Desde los tiempos de las multitudinarias manifestaciones de la plaza de Oriente, y el subsecuente manto de silencio que se extendió sobre la figura del dictador casi desde el momento mismo de su desaparición, uno dejó de creer en la espontaneidad de las masas.

 

Centenares de miles de musulmanes se lanzan en estos días a las calles, destruyen símbolos y banderas de países occidentales y prenden fuego a sus sedes diplomáticas. Y todo ¿por qué? ¿Por la publicación, hace cuatro meses, de una caricatura de Mahoma en un desconocido periódico de un pequeño y remoto país del norte de Europa? En la España de aquellos años, el millón de españoles de rigor se congregaba en la plaza que da frente al Palacio Real para protestar por alguna resolución de la ONU o por la retirada de embajadores tras unas ejecuciones. ¿Sabía la inmensa mayoría de los que allí se reunían dónde quedaba eso de la ONU y en qué consistía la terrible afrenta perpetrada por aquellos diplomáticos europeos?

El sábado, miles de manifestantes incendiaron las embajadas de Dinamarca y Noruega en Damasco y, como les quedaban al paso, también las de Chile y Suecia. Ayer volvieron a la carga en Beirut, donde la larga mano de Siria e Irán, a través de Hizbolá, se hace sentir cuando conviene. Siria es una dictadura donde nadie, y mucho menos una multitud, se mueve un centímetro sin el conocimiento, y sin el consentimiento, del régimen. Hace tres meses, la comisión de la ONU que preside el fiscal alemán Detlev Mehlis concluyó que los servicios de inteligencia sirios estaban implicados en el asesinato del primer ministro libanés, Tafik Hariri, hace ahora casi un año.
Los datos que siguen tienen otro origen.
--- src/rtl/nv_nvdla_csc_issue_pkg.sv ---
// Shared types and constants for the CSC-to-CMAC issue sequencer.
package nv_nvdla_csc_issue_pkg;

  typedef enum logic [1:0] {
    ST_IDLE = 2'd0,
    ST_WT   = 2'd1,
    ST_DAT  = 2'd2,
    ST_DONE = 2'd3
  } issue_state_e;

  localparam int unsigned PD_W          = 9;
  localparam int unsigned PD_STRIPE_ST  = 0;
  localparam int unsigned PD_STRIPE_END = 1;
  localparam int unsigned PD_LAYER_END  = 2;
  localparam int unsigned PD_WT_FIRST   = 3;
  localparam int unsigned PD_STRIPE_LSB = 4;
  localparam int unsigned PD_STRIPE_W   = 5;

endpackage

--- src/rtl/nv_nvdla_csc_mac_issue_ctrl_if.sv ---
// Upstream pop handshake plus the registered weight/data bus toward CMAC.
interface nv_nvdla_csc_mac_issue_ctrl_if
  import nv_nvdla_csc_issue_pkg::*;
#(
  parameter int unsigned ATOMK_HF = 8
);
  logic                wt_in_vld;
  logic                wt_in_pop;
  logic                dat_in_vld;
  logic                dat_in_pop;
  logic                sc2mac_wt_pvld;
  logic [ATOMK_HF-1:0] sc2mac_wt_sel;
  logic                sc2mac_dat_pvld;
  logic [PD_W-1:0]     sc2mac_dat_pd;

  // master: the issue sequencer; slave: upstream sources and CMAC side
  modport master (
    input  wt_in_vld, dat_in_vld,
    output wt_in_pop, dat_in_pop,
    output sc2mac_wt_pvld, sc2mac_wt_sel, sc2mac_dat_pvld, sc2mac_dat_pd
  );

  modport slave (
    output wt_in_vld, dat_in_vld,
    input  wt_in_pop, dat_in_pop,
    input  sc2mac_wt_pvld, sc2mac_wt_sel, sc2mac_dat_pvld, sc2mac_dat_pd
  );
endinterface

--- src/rtl/nv_nvdla_csc_issue_cnt.sv ---
// Wrap counter: counts 0..last_val on inc, returns to 0 after last_val or on clr.
module nv_nvdla_csc_issue_cnt #(
  parameter int unsigned W = 3
) (
  input  logic         clk,
  input  logic         rst_n,
  input  logic         clr,
  input  logic         inc,
  input  logic [W-1:0] last_val,
  output logic [W-1:0] cnt,
  output logic         is_last
);
  logic [W-1:0] cnt_q;
  logic [W-1:0] cnt_d;

  assign cnt     = cnt_q;
  assign is_last = (cnt_q == last_val);

  always_comb begin
    cnt_d = cnt_q;
    if (clr) begin
      cnt_d = '0;
    end else if (inc) begin
      cnt_d = is_last ? '0 : cnt_q + W'(1);
    end
  end

  always_ff @(posedge clk or negedge rst_n) begin
    if (!rst_n) begin
      cnt_q <= '0;
    end else begin
      cnt_q <= cnt_d;
    end
  end
endmodule

--- src/rtl/nv_nvdla_csc_mac_issue_ctrl.sv ---
// Stripe-level sequencer: loads weight kernels, then streams data atoms per stripe toward CMAC.
module nv_nvdla_csc_mac_issue_ctrl
  import nv_nvdla_csc_issue_pkg::*;
#(
  parameter int unsigned ATOMK_HF = 8,
  parameter int unsigned KW       = 3,
  parameter int unsigned LW       = 7,
  parameter int unsigned SW       = 13
) (
  input  logic          nvdla_core_clk,
  input  logic          nvdla_core_rstn,
  input  logic          op_start,
  input  logic [KW-1:0] cfg_kernels_m1,
  input  logic [LW-1:0] cfg_stripe_len_m1,
  input  logic [SW-1:0] cfg_stripes_m1,
  input  logic          cfg_wt_reuse,
  output logic          op_busy,
  output logic          op_done,
  nv_nvdla_csc_mac_issue_ctrl_if.master bus
);
  issue_state_e        state_q, state_d;
  logic [KW-1:0]       kern_m1_q, kern_m1_d;
  logic [LW-1:0]       len_m1_q, len_m1_d;
  logic [SW-1:0]       stripes_m1_q, stripes_m1_d;
  logic                reuse_q, reuse_d;
  logic                wt_first_q, wt_first_d;
  logic                busy_q, busy_d;
  logic                done_q, done_d;
  logic                wt_pvld_q, wt_pvld_d;
  logic [ATOMK_HF-1:0] sel_q, sel_d;
  logic                dat_pvld_q, dat_pvld_d;
  logic [PD_W-1:0]     pd_q, pd_d;

  logic          wt_pop, dat_pop, cnt_clr, s_inc;
  logic [KW-1:0] k_cnt;
  logic [LW-1:0] a_cnt;
  logic [SW-1:0] s_cnt;
  logic          k_last, a_last, s_last;

  nv_nvdla_csc_issue_cnt #(.W(KW)) u_k_cnt (
    .clk(nvdla_core_clk), .rst_n(nvdla_core_rstn), .clr(cnt_clr), .inc(wt_pop),
    .last_val(kern_m1_q), .cnt(k_cnt), .is_last(k_last)
  );

  nv_nvdla_csc_issue_cnt #(.W(LW)) u_a_cnt (
    .clk(nvdla_core_clk), .rst_n(nvdla_core_rstn), .clr(cnt_clr), .inc(dat_pop),
    .last_val(len_m1_q), .cnt(a_cnt), .is_last(a_last)
  );

  nv_nvdla_csc_issue_cnt #(.W(SW)) u_s_cnt (
    .clk(nvdla_core_clk), .rst_n(nvdla_core_rstn), .clr(cnt_clr), .inc(s_inc),
    .last_val(stripes_m1_q), .cnt(s_cnt), .is_last(s_last)
  );

  assign s_inc          = dat_pop & a_last;
  assign bus.wt_in_pop  = wt_pop;
  assign bus.dat_in_pop = dat_pop;

  // Next-state, pops and output-stage inputs
  always_comb begin
    state_d      = state_q;
    kern_m1_d    = kern_m1_q;
    len_m1_d     = len_m1_q;
    stripes_m1_d = stripes_m1_q;
    reuse_d      = reuse_q;
    wt_first_d   = wt_first_q;
    wt_pop       = 1'b0;
    dat_pop      = 1'b0;
    cnt_clr      = 1'b0;
    sel_d        = sel_q;
    pd_d         = pd_q;

    case (state_q)
      ST_IDLE: begin
        if (op_start) begin
          state_d      = ST_WT;
          kern_m1_d    = cfg_kernels_m1;
          len_m1_d     = cfg_stripe_len_m1;
          stripes_m1_d = cfg_stripes_m1;
          reuse_d      = cfg_wt_reuse;
          wt_first_d   = 1'b0;
          cnt_clr      = 1'b1;
        end
      end
      ST_WT: begin
        wt_pop = bus.wt_in_vld;
        if (wt_pop && k_last) begin
          state_d    = ST_DAT;
          wt_first_d = 1'b1;
        end
      end
      ST_DAT: begin
        dat_pop = bus.dat_in_vld;
        if (dat_pop) begin
          wt_first_d = 1'b0;
          if (a_last) begin
            if (s_last)       state_d = ST_DONE;
            else if (reuse_q) state_d = ST_DAT;
            else              state_d = ST_WT;
          end
        end
      end
      ST_DONE: state_d = ST_IDLE;
      default: state_d = ST_IDLE;
    endcase

    // sel/pd hold their last value across bubbles
    wt_pvld_d  = wt_pop;
    dat_pvld_d = dat_pop;
    if (wt_pop) begin
      sel_d = ATOMK_HF'(1) << k_cnt;
    end
    if (dat_pop) begin
      pd_d[PD_STRIPE_ST]                    = (a_cnt == '0);
      pd_d[PD_STRIPE_END]                   = a_last;
      pd_d[PD_LAYER_END]                    = a_last & s_last;
      pd_d[PD_WT_FIRST]                     = wt_first_q;
      pd_d[PD_STRIPE_LSB +: PD_STRIPE_W]    = PD_STRIPE_W'(s_cnt);
    end

    busy_d = (state_d != ST_IDLE);
    done_d = (state_d == ST_DONE);
  end

  always_ff @(posedge nvdla_core_clk or negedge nvdla_core_rstn) begin
    if (!nvdla_core_rstn) begin
      state_q      <= ST_IDLE;
      kern_m1_q    <= '0;
      len_m1_q     <= '0;
      stripes_m1_q <= '0;
      reuse_q      <= 1'b0;
      wt_first_q   <= 1'b0;
      busy_q       <= 1'b0;
      done_q       <= 1'b0;
      wt_pvld_q    <= 1'b0;
      sel_q        <= '0;
      dat_pvld_q   <= 1'b0;
      pd_q         <= '0;
    end else begin
      state_q      <= state_d;
      kern_m1_q    <= kern_m1_d;
      len_m1_q     <= len_m1_d;
      stripes_m1_q <= stripes_m1_d;
      reuse_q      <= reuse_d;
      wt_first_q   <= wt_first_d;
      busy_q       <= busy_d;
      done_q       <= done_d;
      wt_pvld_q    <= wt_pvld_d;
      sel_q        <= sel_d;
      dat_pvld_q   <= dat_pvld_d;
      pd_q         <= pd_d;
    end
  end

  assign op_busy             = busy_q;
  assign op_done             = done_q;
  assign bus.sc2mac_wt_pvld  = wt_pvld_q;
  assign bus.sc2mac_wt_sel   = sel_q;
  assign bus.sc2mac_dat_pvld = dat_pvld_q;
  assign bus.sc2mac_dat_pd   = pd_q;
endmodule

--- src/flat_wrapper.sv ---
// flat-port wrapper written by rule: the top's interface ports become plain ports
module nv_nvdla_csc_mac_issue_ctrl_flat import nv_nvdla_csc_issue_pkg::*;
#(
  parameter int unsigned ATOMK_HF = 8,
  parameter int unsigned KW       = 3,
  parameter int unsigned LW       = 7,
  parameter int unsigned SW       = 13
)
  (nvdla_core_clk, nvdla_core_rstn, op_start, cfg_kernels_m1, cfg_stripe_len_m1, cfg_stripes_m1, cfg_wt_reuse, op_busy, op_done, bus_wt_in_vld, bus_dat_in_vld, bus_wt_in_pop, bus_dat_in_pop, bus_sc2mac_wt_pvld, bus_sc2mac_wt_sel, bus_sc2mac_dat_pvld, bus_sc2mac_dat_pd);
  nv_nvdla_csc_mac_issue_ctrl_if #(.ATOMK_HF(ATOMK_HF)) bus_i ();
  input  logic nvdla_core_clk;
  input  logic nvdla_core_rstn;
  input  logic op_start;
  input  logic [KW-1:0] cfg_kernels_m1;
  input  logic [LW-1:0] cfg_stripe_len_m1;
  input  logic [SW-1:0] cfg_stripes_m1;
  input  logic cfg_wt_reuse;
  output logic op_busy;
  output logic op_done;
  input wire logic [$bits(bus_i.wt_in_vld)-1:0] bus_wt_in_vld;
  input wire logic [$bits(bus_i.dat_in_vld)-1:0] bus_dat_in_vld;
  output wire logic [$bits(bus_i.wt_in_pop)-1:0] bus_wt_in_pop;
  output wire logic [$bits(bus_i.dat_in_pop)-1:0] bus_dat_in_pop;
  output wire logic [$bits(bus_i.sc2mac_wt_pvld)-1:0] bus_sc2mac_wt_pvld;
  output wire logic [$bits(bus_i.sc2mac_wt_sel)-1:0] bus_sc2mac_wt_sel;
  output wire logic [$bits(bus_i.sc2mac_dat_pvld)-1:0] bus_sc2mac_dat_pvld;
  output wire logic [$bits(bus_i.sc2mac_dat_pd)-1:0] bus_sc2mac_dat_pd;
  assign bus_i.wt_in_vld = bus_wt_in_vld;
  assign bus_i.dat_in_vld = bus_dat_in_vld;
  assign bus_wt_in_pop = bus_i.wt_in_pop;
  assign bus_dat_in_pop = bus_i.dat_in_pop;
  assign bus_sc2mac_wt_pvld = bus_i.sc2mac_wt_pvld;
  assign bus_sc2mac_wt_sel = bus_i.sc2mac_wt_sel;
  assign bus_sc2mac_dat_pvld = bus_i.sc2mac_dat_pvld;
  assign bus_sc2mac_dat_pd = bus_i.sc2mac_dat_pd;
  nv_nvdla_csc_mac_issue_ctrl #(.ATOMK_HF(ATOMK_HF), .KW(KW), .LW(LW), .SW(SW)) u_core (.nvdla_core_clk(nvdla_core_clk), .nvdla_core_rstn(nvdla_core_rstn), .op_start(op_start), .cfg_kernels_m1(cfg_kernels_m1), .cfg_stripe_len_m1(cfg_stripe_len_m1), .cfg_stripes_m1(cfg_stripes_m1), .cfg_wt_reuse(cfg_wt_reuse), .op_busy(op_busy), .op_done(op_done), .bus(bus_i));
endmodule
--- config.mk ---
export PLATFORM = sky130hd
export DESIGN_NAME = nv_nvdla_csc_mac_issue_ctrl_flat
export DESIGN_NICKNAME = d
export VERILOG_FILES = /design/src/rtl/nv_nvdla_csc_issue_pkg.sv /design/src/rtl/nv_nvdla_csc_mac_issue_ctrl_if.sv /design/src/rtl/nv_nvdla_csc_issue_cnt.sv /design/src/rtl/nv_nvdla_csc_mac_issue_ctrl.sv /design/src/flat_wrapper.sv
export SDC_FILE = /design/constraint.sdc
export NUM_CORES = 1
export LEC_CHECK = 0
export ABC_AREA = 1
export ABC_CLOCK_PERIOD_IN_PS = 1500
export CAP_MARGIN = 20
export CELL_PAD_IN_SITES_DETAIL_PLACEMENT = 0
export CELL_PAD_IN_SITES_GLOBAL_PLACEMENT = 1
export CORE_AREA = 2 2 103 105
export DETAILED_ROUTE_END_ITERATION = 6
export DIE_AREA = 0 0 105 107
export GPL_TIMING_DRIVEN = 0
export HOLD_SLACK_MARGIN = 0.1
export PLACE_DENSITY = 0.72
export SETUP_SLACK_MARGIN = 0.4
export SYNTH_ARGS = -nofsm -noshare
export SYNTH_HDL_FRONTEND = slang
export SYNTH_SLANG_ARGS = --single-unit
--- constraint.sdc ---
create_clock -name nvdla_core_clk -period 1.5 [get_ports nvdla_core_clk]
set_input_delay 0.3 -clock nvdla_core_clk [delete_from_list [all_inputs] [get_ports nvdla_core_clk]]
set_output_delay 0.3 -clock nvdla_core_clk [all_outputs]
set_load 0.01 [all_outputs]
==> run summary <==
===============================================================================================
Routed wire length                                                                 10,900 microns
CTS tree                                                                                  built
Peak-usage layer in the global routing report                                              met2
Final hold violations                                                                         0
Largest voltage drop on the vdd net                                                    0.710 mV
DP HPWL                                                                            6320 microns
Standard cell core area                                                            10,100 sq um
Critical Path AT                                                                        1.85 ns
Top Family by Delay on Critical Path                                               simple AND/OR/NAND/NOR gates
Clock input transition at the sequential cells of the worst setup and hold paths        0.09 ns
DRC                                                                                           0
Number of nets in the finished design                                                       635
Post-synthesis instance area                                                         3590 sq um
Nets in the synthesized netlist                                                             493
Min-delay worst type                                                                in -> async
Worst skew pair latency                                                                 0.35 ns
Root Buffer                                                                        sky130_fd_sc_hd__clkbuf_8
Global route total overflow                                                                   0
Actual slew at the worst max-slew pin                                                  0.350 ns
Post-route cell area                                                                 5870 sq um
Synth-to-Final Area Change                                                                63.7%
Maximum number of pins on one net before global-route repair                                 49
Initial core utilization                                                                  35.5%
Placement-stage cell area                                                            4330 sq um
Vert. Die Dim                                                                       107 microns
CP startpoint kind                                                                         flop
Worst-path fanout max                                                                         5
Maximum clock frequency                                                                 621 MHz
Maximum clock path buffer count                                                               2
Worst slack, placed                                                                   -0.574 ns
Failing checks                                                                     setup timing
GRT Resource Usage Total                                                                  19.1%
Crit path time final                                                                    1.61 ns
Category of the critical setup timing path                                           reg -> reg
Ratio of cells with drive above 1 in the final layout                                     44.7%
Leak Pwr                                                                             0.00291 uW
Setup clock skew after layout                                                         0.0107 ns
Antenna diode count                                                                           0
Type of destination of the critical path                                                   flop
Number of antenna violations at the first check in global routing                             0
Cell with the largest stage delay on the worst path                                sky130_fd_sc_hd__dfrtp_2
Routed len/inst                                                                    14.8 microns
Sequential share of the synthesized area                                                  49.5%
Setup slack of the critical path after layout                                         -0.111 ns
Post-synthesis async set-or-reset flop share                                               100%
CP Buf/Inv Count                                                                              4
Slew Limit Fails                                                                              0
GR Util met2                                                                              29.9%
Synthesized area per cell                                                            7.88 sq um
Post-synth EDFFs                                                                              0
Number of global-route vias before repair                                                 3,283
Power per unit of standard cell area                                               1360 nW/um^2
Slowest stage delay, CP                                                                 0.45 ns
Leading register cell type out of synthesis                                        sky130_fd_sc_hd__dfrtp_1
Synth Warn #                                                                                  0
MaxCap Viol Count                                                                             0
Vias                                                                                      3,532
Syn Inst Count                                                                              455
Total power                                                                             8010 uW
Post-route ant nets                                                                           0
Synthesis-stage register bit count                                                           71
Sink Count                                                                                   71
Result of the run                                                                  finished with violations
RSZ-0062 raised after global routing                                                        yes
Iteration-0 DRC count of the detailed router                                                168
Die Width                                                                           105 microns
Count of unique library cells instantiated by Yosys                                          25
Port Buffers                                                                                 51
Count of standard-cell rows                                                                  37
Grt met1 use                                                                              27.3%
Maximum level of the CTS H-tree                                                               3
Routed via count divided by cell count                                                     4.79
Met3 Use GR                                                                               2.74%
First drt pass iteration count                                                                4
Die footprint                                                                      11,200 sq um
Final GP Congestion                                                                       0.828
Final period utilization                                                                   107%
TritonCTS Buffers                                                                             9
Count of pins on the block boundary                                                          52
Worst endpoint required time                                                            1.74 ns
Crit-path cells                                                                    nor2_4, nand2_4, buf_8, nor3_4, inv_2, nand2_4, buf_12, buf_12, o21ai_2
Global-route wire length before repair                                             16,800 microns
Worst relative slew slack                                                                 76.7%
Final Core Density                                                                        58.2%
Final setup fails                                                                            24
===============================================================================================
logic make-up after synthesis:
family | synth area share (%)
simple gates | 28.1
flops | 49.5
buf+inv | 7.43
compound gates | 7.92
xor+xnor | 3.91
fa+ha+maj | 3.14
placed cells by master, fill, tap and decap left out, drive strengths merged, types with 2 or more instances in the layout:
master         instances
dfrtp                 71
clkbuf                21
o22ai                  2
nand2                158
ha                     9
clkdlybuf4s50         26
buf                  102
inv                   55
clkinv                 3
xnor2                  4
nor2                  36
o21ai                 46
a21oi                  2
nand3                 34
xor2                  12
clkinvlp               3
nor3                   9
nand4                  5
synth_stat cells, drive strengths merged, types with 3 or more instances:
library cell	count	area share, %
xor2	12	2.9
nand3	34	4.7
dfrtp	71	50
o21ai	46	7.0
nand4	5	0.87
inv	53	5.5
ha	9	3.1
nand2	158	17
clkbuf	9	0.94
nor3	9	1.6
xnor2	4	0.98
nor2	36	3.9
buf	3	0.94
metrics by stage:
stage | cells | hold WS [ns] | setup TNS, ns
after floorplan | 455 | 0.00441 | 0
after global placement | 642 | 0.463 | -185.89
after detailed placement | 643 | 0.235 | -16.12
after CTS | 703 | 0.382 | -1.70
after global routing | 738 | 0.410 | -3.14
final | 738 | 0.384 | -1.56
sequential cells by signal, summed over array words and instances, names as in the netlist:
| name | flops |
|---|---|
| u_core.bus.sc2mac_wt_pvld | 1 |
| u_core.len_m1_q | 7 |
| u_core.kern_m1_q | 3 |
| u_core.bus.sc2mac_dat_pd | 9 |
| u_core.u_a_cnt.cnt | 7 |
| u_core.u_k_cnt.cnt | 3 |
| u_core.wt_first_q | 1 |
| u_core.u_s_cnt.cnt | 13 |
| u_core.reuse_q | 1 |
| u_core.op_busy | 1 |
| u_core.bus.sc2mac_wt_sel | 8 |
| u_core.state_q | 2 |
| u_core.bus.sc2mac_dat_pvld | 1 |
| u_core.stripes_m1_q | 13 |
| u_core.op_done | 1 |
worst reg2reg max path, cell delays in order (launching register included):
cell and delay [ns]:
sky130_fd_sc_hd__dfrtp_2 0.45, sky130_fd_sc_hd__nor2_4 0.15, sky130_fd_sc_hd__nand2_4 0.07, sky130_fd_sc_hd__buf_8 0.13
sky130_fd_sc_hd__nor3_4 0.22, sky130_fd_sc_hd__inv_2 0.08, sky130_fd_sc_hd__nand2_4 0.11, sky130_fd_sc_hd__buf_12 0.13
sky130_fd_sc_hd__buf_12 0.12, sky130_fd_sc_hd__o21ai_2 0.05
layout make-up:
cell class,instances,area (sq um)
multi-input cells,319,2010
repair inverters,1,16.3
repair buffers,130,1250
plain buffers,12,249
inverters,53,220
flip-flops and latches,71,1780
clock buffers,9,124
fillers,918,4220
clock inverters,7,57.6
well taps,136,170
El mes pasado, el ex vicepresidente Abdel Halim Jadam, que fue íntimo colaborador del padre del actual presidente, Bachar Assad, expresaba su convicción de que este último había dado personalmente la orden de acabar con la vida del hombre cuyo asesinato ha puesto en jaque el protectorado sirio en el Líbano. ¿Por qué será que cuando un régimen totalitario pasa por serias dificultades sus súbditos invaden las calles con un buen pretexto externo?

En Irán, las turbas aún no han tomado las calles. Por ahora. Pero el tenor de sus máximos dirigentes, aún antes de la publicación de las benditas caricaturas, no deja lugar a dudas sobre la oportunidad que una «guerra de religiones», convenientemente adobada, proporciona al régimen de los ayatolás para enmascarar su decidido propósito de conseguir el arma atómica. Si ninguna de ellas se arrepiente de aquí a marzo, lo cual no es improbable, las grandes potencias sentarán a Irán ante el Consejo de Seguridad de la ONU por su negativa a colaborar con la OIEA. Y lo más probable es que se adopten sanciones. Otro cosa será la unanimidad a la hora de aplicarlas, como nos ha mostrado en toda su obscenidad la crisis provocada hace tres años por la falta de acuerdo para castigar a Irak por burlar las resoluciones de la ONU durante una década.

Estados Unidos, el Reino Unido y el Vaticano han criticado en estos días de furia la publicación de las caricaturas de Mahoma, subrayando que uno de los límites de la libertad de expresión es el respeto a las creencias de los demás. Sería difícil estar en desacuerdo con un principio así enunciado. Las guerras de religión dejaron demasiadas marcas en el genoma de los actuales regímenes liberales europeos. Cabe discutir, sin embargo, la oportunidad de recordar tal evidencia cuando se están incendiando embajadas y boicoteando a todo un país por la página de uno de sus diarios. La pobreza, la injusticia y la desigualdad pueden formar parte del humus en el que se cultiva el fenómeno terrorista, pero evocar esas miserias coincidiendo con una campaña de bombas sólo puede ofrecer una justificación a quienes las ponen. Puede que esté mal hacer chistes sobre Mahoma; decirlo ahora no es la mejor manera de detener la barbarie de quienes nos ofenden con su intolerancia sin tantos miramientos. En todo este asunto, la víctima es el pueblo danés. Nadie más.